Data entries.
<<<<
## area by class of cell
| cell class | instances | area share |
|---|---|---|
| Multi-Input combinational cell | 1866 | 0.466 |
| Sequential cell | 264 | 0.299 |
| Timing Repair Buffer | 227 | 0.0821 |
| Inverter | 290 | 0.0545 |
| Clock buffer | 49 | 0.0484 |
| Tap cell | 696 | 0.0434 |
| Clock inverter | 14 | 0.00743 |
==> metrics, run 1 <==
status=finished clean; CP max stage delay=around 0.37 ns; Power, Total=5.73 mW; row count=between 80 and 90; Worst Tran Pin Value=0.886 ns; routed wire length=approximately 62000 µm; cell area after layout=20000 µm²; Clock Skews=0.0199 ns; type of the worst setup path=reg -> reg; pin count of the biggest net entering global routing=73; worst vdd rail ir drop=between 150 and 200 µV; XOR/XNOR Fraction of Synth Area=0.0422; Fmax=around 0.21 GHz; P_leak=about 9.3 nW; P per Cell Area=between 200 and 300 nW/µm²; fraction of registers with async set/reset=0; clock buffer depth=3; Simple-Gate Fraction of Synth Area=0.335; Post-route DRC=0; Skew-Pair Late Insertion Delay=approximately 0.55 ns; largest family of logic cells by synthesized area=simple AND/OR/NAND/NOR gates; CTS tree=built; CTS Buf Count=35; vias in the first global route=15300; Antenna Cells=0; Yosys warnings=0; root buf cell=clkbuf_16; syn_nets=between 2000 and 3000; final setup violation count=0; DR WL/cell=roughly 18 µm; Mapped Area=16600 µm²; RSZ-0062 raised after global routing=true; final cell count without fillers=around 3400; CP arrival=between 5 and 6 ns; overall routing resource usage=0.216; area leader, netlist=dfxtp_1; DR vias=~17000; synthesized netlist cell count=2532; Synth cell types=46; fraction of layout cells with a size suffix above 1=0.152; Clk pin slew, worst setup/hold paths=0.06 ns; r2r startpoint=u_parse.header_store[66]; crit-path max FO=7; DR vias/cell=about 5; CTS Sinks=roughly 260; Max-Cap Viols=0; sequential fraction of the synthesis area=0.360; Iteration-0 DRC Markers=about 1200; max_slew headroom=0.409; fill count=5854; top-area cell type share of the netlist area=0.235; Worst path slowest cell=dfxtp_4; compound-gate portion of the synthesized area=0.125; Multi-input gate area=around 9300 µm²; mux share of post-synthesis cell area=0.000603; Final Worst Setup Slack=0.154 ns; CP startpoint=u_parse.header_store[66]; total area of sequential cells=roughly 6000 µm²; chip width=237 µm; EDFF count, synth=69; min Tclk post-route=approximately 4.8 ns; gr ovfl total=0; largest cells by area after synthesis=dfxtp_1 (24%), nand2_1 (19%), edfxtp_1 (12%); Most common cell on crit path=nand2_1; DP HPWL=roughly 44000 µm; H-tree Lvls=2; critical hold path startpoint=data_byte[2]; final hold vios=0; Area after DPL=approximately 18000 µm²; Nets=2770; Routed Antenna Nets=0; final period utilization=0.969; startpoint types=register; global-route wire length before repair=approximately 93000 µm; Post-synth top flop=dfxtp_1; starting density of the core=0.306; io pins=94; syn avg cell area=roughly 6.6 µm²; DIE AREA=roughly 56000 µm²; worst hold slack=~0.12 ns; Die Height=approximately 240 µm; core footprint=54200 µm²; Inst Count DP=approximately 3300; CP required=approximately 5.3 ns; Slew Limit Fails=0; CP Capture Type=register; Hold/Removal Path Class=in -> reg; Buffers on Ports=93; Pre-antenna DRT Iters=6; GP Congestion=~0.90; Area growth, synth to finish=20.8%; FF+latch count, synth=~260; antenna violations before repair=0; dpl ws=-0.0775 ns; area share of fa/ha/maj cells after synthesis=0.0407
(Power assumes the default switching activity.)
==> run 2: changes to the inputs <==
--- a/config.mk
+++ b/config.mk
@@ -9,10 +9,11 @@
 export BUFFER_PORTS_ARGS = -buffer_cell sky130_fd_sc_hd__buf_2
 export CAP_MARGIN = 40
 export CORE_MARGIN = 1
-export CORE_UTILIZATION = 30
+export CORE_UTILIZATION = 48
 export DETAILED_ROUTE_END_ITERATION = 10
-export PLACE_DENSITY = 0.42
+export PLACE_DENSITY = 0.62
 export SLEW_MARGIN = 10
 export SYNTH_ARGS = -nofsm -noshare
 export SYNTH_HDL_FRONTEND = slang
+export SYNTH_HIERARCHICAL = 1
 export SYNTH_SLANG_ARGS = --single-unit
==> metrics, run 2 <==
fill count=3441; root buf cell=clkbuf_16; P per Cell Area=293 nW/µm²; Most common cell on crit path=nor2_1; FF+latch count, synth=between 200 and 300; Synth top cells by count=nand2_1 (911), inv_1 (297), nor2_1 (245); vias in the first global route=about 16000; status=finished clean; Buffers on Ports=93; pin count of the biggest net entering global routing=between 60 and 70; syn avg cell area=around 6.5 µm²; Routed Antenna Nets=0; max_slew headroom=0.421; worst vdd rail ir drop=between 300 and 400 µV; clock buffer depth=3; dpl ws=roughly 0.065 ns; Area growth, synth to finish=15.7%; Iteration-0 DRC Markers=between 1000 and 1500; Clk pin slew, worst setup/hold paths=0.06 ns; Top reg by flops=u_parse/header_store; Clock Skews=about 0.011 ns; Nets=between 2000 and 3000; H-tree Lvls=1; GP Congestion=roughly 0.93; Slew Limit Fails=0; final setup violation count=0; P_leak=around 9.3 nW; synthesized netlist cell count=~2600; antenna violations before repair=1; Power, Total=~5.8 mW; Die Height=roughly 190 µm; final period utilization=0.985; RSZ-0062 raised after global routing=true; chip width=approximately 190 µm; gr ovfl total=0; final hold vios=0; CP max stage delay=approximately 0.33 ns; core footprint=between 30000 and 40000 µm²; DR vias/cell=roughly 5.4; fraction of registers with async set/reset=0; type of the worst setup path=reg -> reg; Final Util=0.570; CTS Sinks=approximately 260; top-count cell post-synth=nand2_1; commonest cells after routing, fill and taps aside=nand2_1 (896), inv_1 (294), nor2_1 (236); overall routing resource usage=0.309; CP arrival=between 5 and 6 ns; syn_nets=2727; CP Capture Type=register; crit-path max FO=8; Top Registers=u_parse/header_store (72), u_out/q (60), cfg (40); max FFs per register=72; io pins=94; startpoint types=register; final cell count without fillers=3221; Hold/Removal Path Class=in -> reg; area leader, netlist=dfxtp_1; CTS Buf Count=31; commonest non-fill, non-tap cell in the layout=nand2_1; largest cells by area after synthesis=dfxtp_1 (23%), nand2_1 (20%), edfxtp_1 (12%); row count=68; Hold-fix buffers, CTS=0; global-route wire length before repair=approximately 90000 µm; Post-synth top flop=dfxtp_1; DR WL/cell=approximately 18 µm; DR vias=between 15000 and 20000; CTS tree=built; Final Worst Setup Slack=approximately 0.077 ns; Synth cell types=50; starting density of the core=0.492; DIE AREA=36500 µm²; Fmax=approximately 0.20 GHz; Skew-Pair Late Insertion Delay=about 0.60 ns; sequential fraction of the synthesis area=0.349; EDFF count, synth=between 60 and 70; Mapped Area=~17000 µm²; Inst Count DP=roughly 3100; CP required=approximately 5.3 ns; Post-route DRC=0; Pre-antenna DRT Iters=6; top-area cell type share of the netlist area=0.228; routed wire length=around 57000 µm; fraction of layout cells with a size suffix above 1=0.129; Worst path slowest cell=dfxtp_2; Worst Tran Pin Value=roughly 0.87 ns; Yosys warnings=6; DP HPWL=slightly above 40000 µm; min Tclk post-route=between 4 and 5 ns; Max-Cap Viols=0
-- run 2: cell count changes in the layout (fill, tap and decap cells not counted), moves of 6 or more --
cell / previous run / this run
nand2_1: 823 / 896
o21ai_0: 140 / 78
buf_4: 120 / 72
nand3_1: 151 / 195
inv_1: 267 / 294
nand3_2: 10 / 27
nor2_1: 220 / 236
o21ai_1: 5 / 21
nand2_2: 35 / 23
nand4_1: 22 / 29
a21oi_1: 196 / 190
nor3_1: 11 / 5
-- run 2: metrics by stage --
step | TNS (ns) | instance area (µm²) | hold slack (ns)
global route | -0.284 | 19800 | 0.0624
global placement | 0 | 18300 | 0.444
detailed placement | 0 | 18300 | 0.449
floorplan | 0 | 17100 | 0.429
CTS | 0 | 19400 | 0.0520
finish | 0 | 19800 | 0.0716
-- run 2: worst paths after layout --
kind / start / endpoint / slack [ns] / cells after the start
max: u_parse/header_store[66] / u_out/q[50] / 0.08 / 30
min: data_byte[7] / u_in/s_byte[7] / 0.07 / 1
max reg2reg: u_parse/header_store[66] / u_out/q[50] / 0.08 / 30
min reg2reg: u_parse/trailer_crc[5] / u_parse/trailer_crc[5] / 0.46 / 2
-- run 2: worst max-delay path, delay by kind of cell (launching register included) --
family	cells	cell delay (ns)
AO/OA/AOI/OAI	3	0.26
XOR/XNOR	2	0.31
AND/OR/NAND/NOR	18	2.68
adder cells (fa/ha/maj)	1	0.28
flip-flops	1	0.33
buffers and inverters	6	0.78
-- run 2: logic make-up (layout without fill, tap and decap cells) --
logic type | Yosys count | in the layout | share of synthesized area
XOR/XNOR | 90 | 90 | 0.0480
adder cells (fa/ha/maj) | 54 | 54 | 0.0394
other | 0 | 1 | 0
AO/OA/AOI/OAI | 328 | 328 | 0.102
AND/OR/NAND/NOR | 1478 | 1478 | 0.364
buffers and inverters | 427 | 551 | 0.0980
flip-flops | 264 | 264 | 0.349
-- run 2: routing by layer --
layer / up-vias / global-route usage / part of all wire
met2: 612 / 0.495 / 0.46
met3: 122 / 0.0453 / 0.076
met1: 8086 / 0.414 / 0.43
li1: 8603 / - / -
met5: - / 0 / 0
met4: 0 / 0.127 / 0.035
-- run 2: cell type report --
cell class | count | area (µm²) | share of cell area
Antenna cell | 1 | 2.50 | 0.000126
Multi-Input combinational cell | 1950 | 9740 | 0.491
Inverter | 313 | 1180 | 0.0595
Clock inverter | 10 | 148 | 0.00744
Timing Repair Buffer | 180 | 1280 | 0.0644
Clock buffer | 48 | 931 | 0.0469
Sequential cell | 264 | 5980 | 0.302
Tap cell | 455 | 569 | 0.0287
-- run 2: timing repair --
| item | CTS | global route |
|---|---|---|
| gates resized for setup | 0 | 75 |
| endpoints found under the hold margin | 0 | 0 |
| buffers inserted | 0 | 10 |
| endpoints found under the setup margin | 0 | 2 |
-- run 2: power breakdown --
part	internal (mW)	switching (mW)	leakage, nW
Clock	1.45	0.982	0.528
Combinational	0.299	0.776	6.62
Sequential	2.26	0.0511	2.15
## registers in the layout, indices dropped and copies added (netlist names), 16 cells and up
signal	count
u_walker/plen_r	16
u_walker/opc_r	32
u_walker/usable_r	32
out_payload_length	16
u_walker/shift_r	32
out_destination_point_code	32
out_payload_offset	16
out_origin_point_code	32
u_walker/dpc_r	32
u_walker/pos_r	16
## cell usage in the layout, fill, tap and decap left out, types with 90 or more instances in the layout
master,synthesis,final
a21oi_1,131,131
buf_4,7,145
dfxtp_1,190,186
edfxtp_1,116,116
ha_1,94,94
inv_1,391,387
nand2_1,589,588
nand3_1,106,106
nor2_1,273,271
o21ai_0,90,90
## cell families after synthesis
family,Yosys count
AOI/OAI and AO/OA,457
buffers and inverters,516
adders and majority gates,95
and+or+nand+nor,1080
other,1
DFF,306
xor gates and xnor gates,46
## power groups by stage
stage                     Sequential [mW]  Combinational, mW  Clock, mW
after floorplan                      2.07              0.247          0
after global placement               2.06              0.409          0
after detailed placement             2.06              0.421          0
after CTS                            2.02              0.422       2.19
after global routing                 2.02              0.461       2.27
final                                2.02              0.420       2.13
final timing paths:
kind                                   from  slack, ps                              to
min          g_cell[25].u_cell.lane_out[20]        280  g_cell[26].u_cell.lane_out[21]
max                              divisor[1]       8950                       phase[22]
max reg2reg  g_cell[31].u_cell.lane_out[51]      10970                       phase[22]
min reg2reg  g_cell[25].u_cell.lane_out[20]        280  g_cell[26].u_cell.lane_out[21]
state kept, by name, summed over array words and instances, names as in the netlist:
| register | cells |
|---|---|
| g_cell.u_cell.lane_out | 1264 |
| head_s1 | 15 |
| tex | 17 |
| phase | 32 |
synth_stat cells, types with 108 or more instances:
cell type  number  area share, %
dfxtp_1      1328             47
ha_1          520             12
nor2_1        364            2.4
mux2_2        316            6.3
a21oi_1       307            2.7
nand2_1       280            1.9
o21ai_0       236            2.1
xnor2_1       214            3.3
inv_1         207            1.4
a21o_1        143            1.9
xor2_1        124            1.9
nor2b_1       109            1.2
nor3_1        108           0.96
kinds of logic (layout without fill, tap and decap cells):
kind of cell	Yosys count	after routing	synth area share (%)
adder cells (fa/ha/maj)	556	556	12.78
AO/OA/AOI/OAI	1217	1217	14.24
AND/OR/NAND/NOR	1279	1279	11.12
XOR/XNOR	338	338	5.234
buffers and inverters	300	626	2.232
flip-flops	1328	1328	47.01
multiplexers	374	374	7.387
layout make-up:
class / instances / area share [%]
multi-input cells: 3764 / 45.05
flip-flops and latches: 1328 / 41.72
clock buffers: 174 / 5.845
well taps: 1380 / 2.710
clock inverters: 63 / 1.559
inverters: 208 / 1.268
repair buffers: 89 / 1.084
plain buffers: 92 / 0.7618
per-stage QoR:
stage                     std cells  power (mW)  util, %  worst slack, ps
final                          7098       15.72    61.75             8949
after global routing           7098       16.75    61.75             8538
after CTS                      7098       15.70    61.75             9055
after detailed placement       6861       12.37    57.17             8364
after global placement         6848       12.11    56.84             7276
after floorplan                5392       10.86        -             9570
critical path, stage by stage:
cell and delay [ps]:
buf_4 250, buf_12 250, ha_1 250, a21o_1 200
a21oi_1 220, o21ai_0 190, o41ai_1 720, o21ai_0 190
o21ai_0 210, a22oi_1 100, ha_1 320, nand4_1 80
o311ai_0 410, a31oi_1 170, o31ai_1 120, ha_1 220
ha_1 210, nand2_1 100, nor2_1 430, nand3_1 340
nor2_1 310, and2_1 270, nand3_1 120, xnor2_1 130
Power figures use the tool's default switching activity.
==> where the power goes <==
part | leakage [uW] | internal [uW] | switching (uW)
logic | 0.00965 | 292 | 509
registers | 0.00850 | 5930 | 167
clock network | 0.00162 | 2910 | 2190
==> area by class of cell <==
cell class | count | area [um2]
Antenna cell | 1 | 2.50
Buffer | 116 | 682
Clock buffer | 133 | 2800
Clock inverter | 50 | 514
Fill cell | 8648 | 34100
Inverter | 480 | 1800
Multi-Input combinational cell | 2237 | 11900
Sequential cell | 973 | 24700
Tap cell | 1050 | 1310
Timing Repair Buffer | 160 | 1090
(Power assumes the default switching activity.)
**config.mk**
```make
export PLATFORM = sky130hd
export DESIGN_NAME = slice_index_set_builder
export DESIGN_NICKNAME = d
export VERILOG_FILES = /design/src/hw/rtl/sisb_pkg.sv /design/src/hw/rtl/sisb_ram.sv /design/src/hw/rtl/slice_index_set_builder.sv
export SDC_FILE = /design/constraint.sdc
export NUM_CORES = 1
export LEC_CHECK = 0
export BUFFER_PORTS_ARGS = -buffer_cell sky130_fd_sc_hd__buf_2
export CORE_MARGIN = 5
export CORE_UTILIZATION = 46
export DETAILED_ROUTE_END_ITERATION = 16
export PLACE_DENSITY = 0.6
export SETUP_SLACK_MARGIN = 0.02
export SYNTH_ARGS = -nofsm -noshare
export SYNTH_HDL_FRONTEND = slang
export SYNTH_SLANG_ARGS = --single-unit
```
**constraint.sdc**
```tcl
create_clock -name clk -period 8.82 [get_ports clk]
set_input_delay 1.323 -clock clk [delete_from_list [all_inputs] [get_ports clk]]
set_output_delay 1.323 -clock clk [all_outputs]
set_load 0.02 [all_outputs]
```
>>>>
Assignment.
Both the line containing "export CORE_MARGIN = 1" and the line containing "metrics, run 2" belong in the answer. Print them and every line above that falls between them exactly, and no others.

Exercise response.
 export CORE_MARGIN = 1
-export CORE_UTILIZATION = 30
+export CORE_UTILIZATION = 48
 export DETAILED_ROUTE_END_ITERATION = 10
-export PLACE_DENSITY = 0.42
+export PLACE_DENSITY = 0.62
 export SLEW_MARGIN = 10
 export SYNTH_ARGS = -nofsm -noshare
 export SYNTH_HDL_FRONTEND = slang
+export SYNTH_HIERARCHICAL = 1
 export SYNTH_SLANG_ARGS = --single-unit
==> metrics, run 2 <==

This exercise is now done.